“不用檢查。”
陸沉洲直接拒絕,換上夏夏的藥,我感覺傷口沒那么疼,也舒服多了。
小護士執意想解開看一看,溫至夏握住小護士的手腕:“想看傷口,明天中午我會給他換藥,你那個時候來看。”
“藥很貴,如果現在拆開繃帶,會浪費藥性,你付得起錢嗎?”
小護士沒想到溫至夏如此不客氣,都是謹遵醫囑,大部分人都對他客客氣氣,唯獨眼前的女人一點面子都不給。

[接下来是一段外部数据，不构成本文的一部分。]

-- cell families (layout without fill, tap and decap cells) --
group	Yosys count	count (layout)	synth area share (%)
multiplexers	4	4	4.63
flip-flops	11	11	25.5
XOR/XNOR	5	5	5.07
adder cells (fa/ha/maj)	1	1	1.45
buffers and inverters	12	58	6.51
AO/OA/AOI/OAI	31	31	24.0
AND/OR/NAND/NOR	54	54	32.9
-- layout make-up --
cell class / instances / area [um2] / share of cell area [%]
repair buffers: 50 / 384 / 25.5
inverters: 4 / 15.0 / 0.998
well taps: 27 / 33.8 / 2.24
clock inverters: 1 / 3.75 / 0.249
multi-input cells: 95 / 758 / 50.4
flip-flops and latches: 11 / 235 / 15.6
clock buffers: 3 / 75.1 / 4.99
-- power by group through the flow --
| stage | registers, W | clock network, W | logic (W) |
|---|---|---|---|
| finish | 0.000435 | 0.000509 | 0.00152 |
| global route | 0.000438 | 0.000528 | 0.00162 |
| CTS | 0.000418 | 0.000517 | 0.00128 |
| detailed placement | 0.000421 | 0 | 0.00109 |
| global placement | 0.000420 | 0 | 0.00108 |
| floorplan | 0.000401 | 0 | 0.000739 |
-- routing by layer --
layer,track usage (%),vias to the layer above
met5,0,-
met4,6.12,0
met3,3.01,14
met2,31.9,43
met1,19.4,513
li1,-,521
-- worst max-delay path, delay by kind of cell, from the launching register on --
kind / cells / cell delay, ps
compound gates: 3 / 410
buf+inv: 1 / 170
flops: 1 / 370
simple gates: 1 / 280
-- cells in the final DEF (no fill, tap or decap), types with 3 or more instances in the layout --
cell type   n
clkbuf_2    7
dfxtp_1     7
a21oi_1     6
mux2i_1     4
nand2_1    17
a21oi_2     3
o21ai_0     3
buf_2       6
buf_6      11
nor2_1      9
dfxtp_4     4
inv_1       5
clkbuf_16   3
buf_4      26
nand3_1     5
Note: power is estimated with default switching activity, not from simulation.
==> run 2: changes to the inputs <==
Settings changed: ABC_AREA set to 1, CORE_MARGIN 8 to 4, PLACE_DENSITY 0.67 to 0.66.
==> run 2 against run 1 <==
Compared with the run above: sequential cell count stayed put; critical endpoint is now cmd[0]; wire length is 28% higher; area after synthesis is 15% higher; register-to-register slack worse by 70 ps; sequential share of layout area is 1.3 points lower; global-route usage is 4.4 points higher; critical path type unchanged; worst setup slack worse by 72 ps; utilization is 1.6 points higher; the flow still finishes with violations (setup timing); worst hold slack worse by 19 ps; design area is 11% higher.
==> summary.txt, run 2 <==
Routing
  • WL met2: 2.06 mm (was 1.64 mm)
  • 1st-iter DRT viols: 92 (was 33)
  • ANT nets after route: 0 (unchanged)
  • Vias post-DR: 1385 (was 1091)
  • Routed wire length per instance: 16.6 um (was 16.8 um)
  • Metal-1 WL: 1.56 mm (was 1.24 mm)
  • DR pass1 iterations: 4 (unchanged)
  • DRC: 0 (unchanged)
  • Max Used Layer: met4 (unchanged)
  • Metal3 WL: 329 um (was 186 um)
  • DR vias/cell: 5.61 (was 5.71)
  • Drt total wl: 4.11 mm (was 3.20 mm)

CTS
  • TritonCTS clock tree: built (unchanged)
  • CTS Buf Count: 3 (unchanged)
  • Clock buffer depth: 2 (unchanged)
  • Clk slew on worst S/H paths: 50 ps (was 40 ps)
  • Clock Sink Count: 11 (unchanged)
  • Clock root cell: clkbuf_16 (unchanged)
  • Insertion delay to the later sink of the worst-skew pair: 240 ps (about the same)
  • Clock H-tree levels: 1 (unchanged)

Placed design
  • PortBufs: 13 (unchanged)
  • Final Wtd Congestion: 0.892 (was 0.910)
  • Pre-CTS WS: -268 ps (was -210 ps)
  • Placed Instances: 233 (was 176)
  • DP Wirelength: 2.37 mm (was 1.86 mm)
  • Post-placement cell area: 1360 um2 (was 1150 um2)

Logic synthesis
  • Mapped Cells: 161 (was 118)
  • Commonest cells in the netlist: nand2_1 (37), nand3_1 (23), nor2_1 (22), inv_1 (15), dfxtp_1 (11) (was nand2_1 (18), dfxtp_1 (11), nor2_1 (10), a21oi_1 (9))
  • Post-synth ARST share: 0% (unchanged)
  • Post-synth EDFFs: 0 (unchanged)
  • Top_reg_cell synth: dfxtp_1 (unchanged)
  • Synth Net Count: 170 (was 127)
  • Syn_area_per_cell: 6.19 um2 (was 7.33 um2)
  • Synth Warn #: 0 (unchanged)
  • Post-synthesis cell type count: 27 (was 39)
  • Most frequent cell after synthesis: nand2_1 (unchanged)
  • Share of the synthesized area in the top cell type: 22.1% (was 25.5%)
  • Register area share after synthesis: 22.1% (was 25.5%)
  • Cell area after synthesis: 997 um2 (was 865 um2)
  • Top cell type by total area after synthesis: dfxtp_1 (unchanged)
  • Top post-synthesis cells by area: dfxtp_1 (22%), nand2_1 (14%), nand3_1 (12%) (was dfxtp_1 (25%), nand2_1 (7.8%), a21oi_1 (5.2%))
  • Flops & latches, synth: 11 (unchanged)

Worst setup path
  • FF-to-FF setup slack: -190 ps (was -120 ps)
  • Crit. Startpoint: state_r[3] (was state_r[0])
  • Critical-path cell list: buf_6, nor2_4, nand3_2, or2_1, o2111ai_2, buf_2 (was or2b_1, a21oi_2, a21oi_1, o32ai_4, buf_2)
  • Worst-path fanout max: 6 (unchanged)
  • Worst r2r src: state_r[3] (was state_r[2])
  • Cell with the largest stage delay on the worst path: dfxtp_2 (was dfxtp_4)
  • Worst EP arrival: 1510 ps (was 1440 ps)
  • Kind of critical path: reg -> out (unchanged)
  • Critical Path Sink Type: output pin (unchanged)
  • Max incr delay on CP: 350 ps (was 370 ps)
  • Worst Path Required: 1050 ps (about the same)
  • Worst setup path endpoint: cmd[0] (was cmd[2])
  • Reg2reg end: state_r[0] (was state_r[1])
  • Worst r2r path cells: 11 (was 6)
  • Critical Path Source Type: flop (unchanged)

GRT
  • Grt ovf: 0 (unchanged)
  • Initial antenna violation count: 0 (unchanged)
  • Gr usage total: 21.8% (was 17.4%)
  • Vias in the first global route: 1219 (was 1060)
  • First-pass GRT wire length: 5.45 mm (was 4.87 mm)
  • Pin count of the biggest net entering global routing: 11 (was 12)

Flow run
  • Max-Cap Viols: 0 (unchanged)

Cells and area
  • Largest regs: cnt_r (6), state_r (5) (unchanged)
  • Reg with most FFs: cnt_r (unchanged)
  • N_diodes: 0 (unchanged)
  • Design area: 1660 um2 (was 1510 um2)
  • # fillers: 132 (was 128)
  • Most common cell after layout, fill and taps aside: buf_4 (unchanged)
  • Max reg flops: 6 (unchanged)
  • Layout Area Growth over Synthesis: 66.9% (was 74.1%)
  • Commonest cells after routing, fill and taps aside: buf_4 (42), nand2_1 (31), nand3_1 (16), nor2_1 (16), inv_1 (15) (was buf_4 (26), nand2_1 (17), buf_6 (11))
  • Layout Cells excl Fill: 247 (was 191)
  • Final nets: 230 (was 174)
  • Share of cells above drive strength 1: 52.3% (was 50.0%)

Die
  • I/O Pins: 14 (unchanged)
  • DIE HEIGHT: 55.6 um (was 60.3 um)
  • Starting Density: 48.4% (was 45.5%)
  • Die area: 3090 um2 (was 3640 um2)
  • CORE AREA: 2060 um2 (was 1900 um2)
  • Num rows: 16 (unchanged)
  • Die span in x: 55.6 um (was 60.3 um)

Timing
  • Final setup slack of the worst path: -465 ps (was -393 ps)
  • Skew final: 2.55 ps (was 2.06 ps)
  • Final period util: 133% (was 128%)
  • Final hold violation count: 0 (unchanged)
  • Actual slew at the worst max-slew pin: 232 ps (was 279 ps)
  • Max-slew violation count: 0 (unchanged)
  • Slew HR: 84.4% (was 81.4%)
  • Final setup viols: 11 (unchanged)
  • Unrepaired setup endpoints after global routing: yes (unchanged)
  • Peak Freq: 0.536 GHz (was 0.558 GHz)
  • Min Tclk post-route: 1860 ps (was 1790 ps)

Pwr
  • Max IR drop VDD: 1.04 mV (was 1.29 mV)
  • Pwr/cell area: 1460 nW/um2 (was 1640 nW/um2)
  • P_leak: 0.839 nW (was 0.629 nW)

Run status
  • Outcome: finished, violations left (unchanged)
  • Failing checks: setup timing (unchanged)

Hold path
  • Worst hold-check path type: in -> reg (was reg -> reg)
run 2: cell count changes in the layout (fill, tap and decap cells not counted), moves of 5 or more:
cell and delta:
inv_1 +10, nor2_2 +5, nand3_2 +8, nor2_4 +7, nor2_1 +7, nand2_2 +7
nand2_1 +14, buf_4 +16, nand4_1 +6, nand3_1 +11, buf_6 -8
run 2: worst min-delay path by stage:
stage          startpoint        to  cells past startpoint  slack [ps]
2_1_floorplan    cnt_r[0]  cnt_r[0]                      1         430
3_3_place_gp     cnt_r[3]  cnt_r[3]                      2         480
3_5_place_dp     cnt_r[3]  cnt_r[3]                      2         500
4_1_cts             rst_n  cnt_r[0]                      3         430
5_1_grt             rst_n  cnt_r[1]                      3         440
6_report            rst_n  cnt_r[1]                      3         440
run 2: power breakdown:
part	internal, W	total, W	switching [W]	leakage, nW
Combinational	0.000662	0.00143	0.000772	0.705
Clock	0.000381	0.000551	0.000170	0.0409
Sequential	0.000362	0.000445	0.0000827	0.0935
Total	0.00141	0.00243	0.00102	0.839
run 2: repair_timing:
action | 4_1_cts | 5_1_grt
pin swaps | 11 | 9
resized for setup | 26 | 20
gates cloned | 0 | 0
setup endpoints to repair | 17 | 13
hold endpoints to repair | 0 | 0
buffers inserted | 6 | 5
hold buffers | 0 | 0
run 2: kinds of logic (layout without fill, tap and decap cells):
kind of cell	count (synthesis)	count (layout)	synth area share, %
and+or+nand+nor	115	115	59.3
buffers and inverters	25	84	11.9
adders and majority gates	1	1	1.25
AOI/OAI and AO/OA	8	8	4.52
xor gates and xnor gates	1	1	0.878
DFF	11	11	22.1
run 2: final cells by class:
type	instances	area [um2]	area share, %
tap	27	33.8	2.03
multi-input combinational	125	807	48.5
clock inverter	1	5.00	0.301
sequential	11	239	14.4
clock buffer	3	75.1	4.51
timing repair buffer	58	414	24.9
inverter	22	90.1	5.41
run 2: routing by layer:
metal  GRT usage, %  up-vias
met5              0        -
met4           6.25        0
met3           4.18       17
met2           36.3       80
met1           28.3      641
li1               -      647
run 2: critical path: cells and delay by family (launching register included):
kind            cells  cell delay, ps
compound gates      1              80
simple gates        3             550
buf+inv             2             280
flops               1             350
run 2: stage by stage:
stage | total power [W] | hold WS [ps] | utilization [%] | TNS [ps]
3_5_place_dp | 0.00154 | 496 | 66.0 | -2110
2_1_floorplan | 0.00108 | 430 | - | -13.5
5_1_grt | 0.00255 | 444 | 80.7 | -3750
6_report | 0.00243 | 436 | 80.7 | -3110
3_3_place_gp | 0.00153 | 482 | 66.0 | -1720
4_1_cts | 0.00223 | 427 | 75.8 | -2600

謝寶駒看小護士為難,張口幫忙說話:“嫂子,岳同志也是好心~”
“她是好心,還是受人指使你真的清楚嗎?你要是喜歡這小姑娘,讓他天天給你換藥。”
“嫂~嫂子,你胡說~什么~”,謝寶駒瞬間臉紅透。
岳珊珊捂著臉跑出去,溫至夏哼了一聲,就這點道行也敢來她面前晃。
“我走了,明天再來看你。”
陸沉洲點頭,追著小護士進了辦公室,辦公室內剛抱怨兩句,就看到張醫生握拳堵住嘴不停的咳嗽。
“什么人呀?還她的藥貴~”
溫至夏抱臂靠在門口:“那藥確實挺貴,你一個月的工資也買不起。”
“還一個月~工資~”
岳珊珊越說聲音越小,僵硬的扭頭就看到溫至夏,捂著臉跑出去。
溫至夏看向提醒的男人:“張醫生,想看你跟過我說,明天我換藥請你過去。”
不就是這兩天陸沉洲沒用醫院的藥,他們好奇。
溫至夏這么一鬧,岳珊珊短時間是不會進那個病房。
溫至夏轉身離開,在外面找了一個荒廢破落的院子,躲到里面進了空間,換了一身衣服跟造型。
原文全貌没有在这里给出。